Exercise requirements »
What you return must be every line from the beginning of the data through the line holding "[cells by family after synthesis]", unchanged.

Records to use »
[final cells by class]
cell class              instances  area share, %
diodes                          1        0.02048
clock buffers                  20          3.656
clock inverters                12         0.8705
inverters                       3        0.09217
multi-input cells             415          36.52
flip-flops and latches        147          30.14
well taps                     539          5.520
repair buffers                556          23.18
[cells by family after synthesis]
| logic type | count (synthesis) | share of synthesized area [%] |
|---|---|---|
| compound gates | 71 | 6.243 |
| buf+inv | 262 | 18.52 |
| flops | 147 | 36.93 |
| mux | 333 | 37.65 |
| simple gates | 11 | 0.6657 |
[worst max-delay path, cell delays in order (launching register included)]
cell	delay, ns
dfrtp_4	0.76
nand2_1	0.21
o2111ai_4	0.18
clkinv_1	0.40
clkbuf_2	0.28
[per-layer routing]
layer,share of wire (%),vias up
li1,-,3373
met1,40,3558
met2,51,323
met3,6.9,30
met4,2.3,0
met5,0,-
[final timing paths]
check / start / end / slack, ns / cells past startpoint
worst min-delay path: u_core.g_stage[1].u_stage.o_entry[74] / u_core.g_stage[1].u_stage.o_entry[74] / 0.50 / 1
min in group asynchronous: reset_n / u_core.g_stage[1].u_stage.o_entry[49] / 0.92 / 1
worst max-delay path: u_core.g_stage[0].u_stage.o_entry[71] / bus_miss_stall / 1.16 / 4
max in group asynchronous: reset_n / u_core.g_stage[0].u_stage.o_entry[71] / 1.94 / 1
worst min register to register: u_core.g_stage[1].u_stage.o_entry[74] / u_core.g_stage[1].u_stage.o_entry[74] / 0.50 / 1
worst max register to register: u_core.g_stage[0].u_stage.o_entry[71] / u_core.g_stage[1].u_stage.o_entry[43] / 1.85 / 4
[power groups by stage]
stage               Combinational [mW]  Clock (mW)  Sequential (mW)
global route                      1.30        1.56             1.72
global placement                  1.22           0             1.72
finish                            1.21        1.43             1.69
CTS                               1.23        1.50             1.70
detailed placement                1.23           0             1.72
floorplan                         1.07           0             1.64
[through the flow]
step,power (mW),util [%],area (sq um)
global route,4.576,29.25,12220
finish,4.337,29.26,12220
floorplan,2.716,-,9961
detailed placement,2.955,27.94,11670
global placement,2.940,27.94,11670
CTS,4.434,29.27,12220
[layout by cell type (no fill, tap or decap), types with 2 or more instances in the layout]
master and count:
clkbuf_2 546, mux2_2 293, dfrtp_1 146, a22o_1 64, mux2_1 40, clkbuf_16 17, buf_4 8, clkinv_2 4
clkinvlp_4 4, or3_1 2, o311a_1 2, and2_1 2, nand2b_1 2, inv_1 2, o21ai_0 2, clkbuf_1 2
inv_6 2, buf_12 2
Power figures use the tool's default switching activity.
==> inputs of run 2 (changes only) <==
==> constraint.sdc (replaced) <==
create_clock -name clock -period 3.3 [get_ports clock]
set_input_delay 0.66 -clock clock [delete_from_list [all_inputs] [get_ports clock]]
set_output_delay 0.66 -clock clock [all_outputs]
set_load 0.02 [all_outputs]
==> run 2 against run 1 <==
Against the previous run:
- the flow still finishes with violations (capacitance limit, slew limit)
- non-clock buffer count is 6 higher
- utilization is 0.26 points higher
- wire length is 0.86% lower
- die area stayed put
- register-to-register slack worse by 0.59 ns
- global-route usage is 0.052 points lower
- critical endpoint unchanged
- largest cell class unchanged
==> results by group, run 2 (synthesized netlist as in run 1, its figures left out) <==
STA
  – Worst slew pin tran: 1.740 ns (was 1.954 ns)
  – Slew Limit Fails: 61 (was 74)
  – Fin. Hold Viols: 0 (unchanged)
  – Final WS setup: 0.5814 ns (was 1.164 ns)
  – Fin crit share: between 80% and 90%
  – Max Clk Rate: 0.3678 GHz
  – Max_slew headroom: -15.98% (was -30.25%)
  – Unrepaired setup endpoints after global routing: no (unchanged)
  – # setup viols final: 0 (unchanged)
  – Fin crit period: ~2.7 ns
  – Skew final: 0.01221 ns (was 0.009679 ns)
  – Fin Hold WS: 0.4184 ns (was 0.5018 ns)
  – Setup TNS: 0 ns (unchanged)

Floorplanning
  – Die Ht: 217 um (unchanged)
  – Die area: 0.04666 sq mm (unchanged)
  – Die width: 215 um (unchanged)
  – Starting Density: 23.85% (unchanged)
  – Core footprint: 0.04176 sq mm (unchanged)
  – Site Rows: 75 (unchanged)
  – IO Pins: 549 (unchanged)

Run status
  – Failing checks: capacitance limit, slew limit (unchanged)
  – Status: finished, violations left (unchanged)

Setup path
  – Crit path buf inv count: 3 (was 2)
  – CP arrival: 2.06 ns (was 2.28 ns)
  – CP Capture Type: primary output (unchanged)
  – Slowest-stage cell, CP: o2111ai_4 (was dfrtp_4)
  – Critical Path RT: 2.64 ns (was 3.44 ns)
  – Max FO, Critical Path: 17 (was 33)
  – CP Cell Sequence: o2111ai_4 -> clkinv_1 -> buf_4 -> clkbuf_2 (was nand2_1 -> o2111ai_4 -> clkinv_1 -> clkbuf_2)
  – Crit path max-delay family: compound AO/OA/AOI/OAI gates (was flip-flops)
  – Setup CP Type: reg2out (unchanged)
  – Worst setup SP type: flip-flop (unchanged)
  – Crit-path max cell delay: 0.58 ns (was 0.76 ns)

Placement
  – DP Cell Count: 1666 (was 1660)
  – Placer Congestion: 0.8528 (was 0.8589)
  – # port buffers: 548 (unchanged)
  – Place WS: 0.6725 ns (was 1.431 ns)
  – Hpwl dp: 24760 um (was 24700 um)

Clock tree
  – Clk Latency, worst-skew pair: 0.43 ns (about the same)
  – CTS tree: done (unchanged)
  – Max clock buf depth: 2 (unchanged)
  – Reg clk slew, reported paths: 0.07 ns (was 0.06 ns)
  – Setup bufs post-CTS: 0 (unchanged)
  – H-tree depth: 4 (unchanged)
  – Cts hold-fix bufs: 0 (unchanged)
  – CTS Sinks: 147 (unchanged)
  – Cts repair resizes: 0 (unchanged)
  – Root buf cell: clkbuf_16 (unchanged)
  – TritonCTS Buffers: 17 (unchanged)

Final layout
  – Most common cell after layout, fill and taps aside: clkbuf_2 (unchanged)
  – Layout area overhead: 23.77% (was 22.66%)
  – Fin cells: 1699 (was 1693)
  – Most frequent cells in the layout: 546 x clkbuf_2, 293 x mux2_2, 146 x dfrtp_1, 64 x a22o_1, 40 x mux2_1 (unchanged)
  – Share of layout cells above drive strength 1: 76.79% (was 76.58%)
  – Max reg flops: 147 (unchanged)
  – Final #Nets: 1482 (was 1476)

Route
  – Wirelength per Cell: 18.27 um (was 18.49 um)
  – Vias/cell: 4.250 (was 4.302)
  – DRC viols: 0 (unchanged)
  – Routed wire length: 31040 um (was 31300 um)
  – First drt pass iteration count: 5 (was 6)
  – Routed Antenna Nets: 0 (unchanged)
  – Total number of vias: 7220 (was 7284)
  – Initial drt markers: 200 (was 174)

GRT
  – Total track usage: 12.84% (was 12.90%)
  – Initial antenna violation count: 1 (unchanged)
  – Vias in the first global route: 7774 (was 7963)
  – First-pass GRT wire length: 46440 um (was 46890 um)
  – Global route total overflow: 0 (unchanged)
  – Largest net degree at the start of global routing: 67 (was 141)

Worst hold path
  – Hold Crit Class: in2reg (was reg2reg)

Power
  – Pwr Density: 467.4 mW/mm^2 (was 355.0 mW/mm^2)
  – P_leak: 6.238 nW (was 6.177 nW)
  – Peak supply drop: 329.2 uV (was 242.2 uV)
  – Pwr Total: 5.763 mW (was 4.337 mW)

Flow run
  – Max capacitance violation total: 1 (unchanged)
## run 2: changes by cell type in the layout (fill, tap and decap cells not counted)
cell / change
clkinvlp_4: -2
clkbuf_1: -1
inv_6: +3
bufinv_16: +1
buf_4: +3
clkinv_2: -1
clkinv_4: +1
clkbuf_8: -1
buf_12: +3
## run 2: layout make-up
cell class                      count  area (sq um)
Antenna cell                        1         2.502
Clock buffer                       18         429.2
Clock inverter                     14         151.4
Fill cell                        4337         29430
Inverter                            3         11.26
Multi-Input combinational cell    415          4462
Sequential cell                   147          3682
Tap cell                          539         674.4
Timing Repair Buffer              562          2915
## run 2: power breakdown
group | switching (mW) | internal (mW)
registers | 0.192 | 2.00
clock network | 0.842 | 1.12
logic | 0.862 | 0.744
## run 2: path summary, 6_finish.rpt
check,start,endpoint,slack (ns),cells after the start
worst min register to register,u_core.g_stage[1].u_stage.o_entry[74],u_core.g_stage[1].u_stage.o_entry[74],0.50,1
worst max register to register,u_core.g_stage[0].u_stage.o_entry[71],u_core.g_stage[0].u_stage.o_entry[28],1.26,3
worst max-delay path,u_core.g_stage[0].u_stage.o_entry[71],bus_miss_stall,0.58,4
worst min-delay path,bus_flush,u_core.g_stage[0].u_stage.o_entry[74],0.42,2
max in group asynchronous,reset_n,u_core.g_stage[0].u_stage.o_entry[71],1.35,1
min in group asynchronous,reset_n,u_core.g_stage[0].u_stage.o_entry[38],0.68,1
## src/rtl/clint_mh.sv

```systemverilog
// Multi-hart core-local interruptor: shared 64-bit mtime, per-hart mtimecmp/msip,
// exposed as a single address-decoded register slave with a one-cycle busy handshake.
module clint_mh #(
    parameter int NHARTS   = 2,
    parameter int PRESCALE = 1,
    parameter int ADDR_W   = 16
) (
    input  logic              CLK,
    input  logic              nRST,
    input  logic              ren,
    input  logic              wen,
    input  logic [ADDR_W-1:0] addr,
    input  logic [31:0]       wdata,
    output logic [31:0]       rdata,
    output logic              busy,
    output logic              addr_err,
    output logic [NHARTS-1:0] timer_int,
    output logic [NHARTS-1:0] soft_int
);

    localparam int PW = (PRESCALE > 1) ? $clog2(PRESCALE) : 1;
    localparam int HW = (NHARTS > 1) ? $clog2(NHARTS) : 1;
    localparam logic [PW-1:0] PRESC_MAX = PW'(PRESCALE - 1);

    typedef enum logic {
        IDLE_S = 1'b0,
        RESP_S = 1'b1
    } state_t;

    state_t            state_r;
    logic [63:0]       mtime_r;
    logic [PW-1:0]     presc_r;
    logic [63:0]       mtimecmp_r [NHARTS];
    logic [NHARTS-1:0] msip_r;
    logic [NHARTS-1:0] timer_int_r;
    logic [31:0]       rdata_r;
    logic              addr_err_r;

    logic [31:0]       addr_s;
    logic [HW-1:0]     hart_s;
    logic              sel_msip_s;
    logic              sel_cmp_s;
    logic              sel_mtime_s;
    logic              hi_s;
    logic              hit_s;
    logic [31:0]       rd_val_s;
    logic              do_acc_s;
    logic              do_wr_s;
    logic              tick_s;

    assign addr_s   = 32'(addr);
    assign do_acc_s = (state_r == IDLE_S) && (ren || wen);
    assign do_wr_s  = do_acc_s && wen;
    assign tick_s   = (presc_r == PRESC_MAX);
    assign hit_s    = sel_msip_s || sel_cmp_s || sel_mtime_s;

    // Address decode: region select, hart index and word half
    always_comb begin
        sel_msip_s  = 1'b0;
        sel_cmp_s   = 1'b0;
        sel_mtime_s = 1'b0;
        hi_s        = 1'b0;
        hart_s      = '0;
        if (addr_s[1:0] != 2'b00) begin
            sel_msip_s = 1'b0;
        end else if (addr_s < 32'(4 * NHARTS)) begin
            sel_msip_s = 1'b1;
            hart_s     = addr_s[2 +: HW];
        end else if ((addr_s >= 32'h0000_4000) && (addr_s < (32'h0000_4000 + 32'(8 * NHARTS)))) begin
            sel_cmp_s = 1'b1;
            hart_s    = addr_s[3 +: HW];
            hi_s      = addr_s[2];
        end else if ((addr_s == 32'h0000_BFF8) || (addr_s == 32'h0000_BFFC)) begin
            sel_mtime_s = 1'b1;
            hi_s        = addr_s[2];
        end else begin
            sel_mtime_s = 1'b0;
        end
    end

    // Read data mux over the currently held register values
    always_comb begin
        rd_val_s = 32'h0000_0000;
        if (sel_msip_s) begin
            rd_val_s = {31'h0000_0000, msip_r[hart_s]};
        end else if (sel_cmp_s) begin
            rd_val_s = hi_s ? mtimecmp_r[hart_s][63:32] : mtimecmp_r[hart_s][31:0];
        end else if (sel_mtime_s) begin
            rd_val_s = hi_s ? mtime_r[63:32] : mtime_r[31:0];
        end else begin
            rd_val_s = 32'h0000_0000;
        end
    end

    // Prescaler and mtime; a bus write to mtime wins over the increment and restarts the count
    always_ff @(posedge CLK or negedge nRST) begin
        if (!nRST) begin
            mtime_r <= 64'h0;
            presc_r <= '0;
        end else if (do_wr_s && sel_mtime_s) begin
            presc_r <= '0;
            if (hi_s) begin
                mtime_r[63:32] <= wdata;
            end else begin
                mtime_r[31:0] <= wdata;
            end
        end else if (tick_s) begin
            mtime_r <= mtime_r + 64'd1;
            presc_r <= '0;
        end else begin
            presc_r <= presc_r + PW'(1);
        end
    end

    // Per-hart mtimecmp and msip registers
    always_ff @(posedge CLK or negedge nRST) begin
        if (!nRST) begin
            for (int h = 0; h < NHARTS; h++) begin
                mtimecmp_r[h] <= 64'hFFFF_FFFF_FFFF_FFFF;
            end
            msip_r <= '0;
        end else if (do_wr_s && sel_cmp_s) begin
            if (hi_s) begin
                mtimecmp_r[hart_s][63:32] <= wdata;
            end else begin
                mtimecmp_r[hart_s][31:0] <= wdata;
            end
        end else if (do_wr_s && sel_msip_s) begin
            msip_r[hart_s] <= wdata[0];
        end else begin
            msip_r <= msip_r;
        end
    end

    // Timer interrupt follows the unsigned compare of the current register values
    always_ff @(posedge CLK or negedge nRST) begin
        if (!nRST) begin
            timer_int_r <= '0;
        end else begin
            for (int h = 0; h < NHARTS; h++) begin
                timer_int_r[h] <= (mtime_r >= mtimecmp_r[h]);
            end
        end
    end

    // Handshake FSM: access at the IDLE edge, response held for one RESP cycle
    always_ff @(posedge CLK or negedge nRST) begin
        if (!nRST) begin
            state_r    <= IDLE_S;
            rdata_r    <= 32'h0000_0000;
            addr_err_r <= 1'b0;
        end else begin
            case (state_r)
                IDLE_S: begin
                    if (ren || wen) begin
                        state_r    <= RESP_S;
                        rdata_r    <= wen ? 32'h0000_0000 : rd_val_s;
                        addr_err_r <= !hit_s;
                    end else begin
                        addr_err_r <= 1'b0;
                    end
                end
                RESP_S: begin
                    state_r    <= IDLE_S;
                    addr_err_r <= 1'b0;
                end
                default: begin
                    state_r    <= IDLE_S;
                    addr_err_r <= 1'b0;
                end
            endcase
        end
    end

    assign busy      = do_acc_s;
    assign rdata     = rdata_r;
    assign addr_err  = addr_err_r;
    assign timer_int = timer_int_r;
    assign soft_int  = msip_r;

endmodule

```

Answer to this task »
[final cells by class]
cell class              instances  area share, %
diodes                          1        0.02048
clock buffers                  20          3.656
clock inverters                12         0.8705
inverters                       3        0.09217
multi-input cells             415          36.52
flip-flops and latches        147          30.14
well taps                     539          5.520
repair buffers                556          23.18
[cells by family after synthesis]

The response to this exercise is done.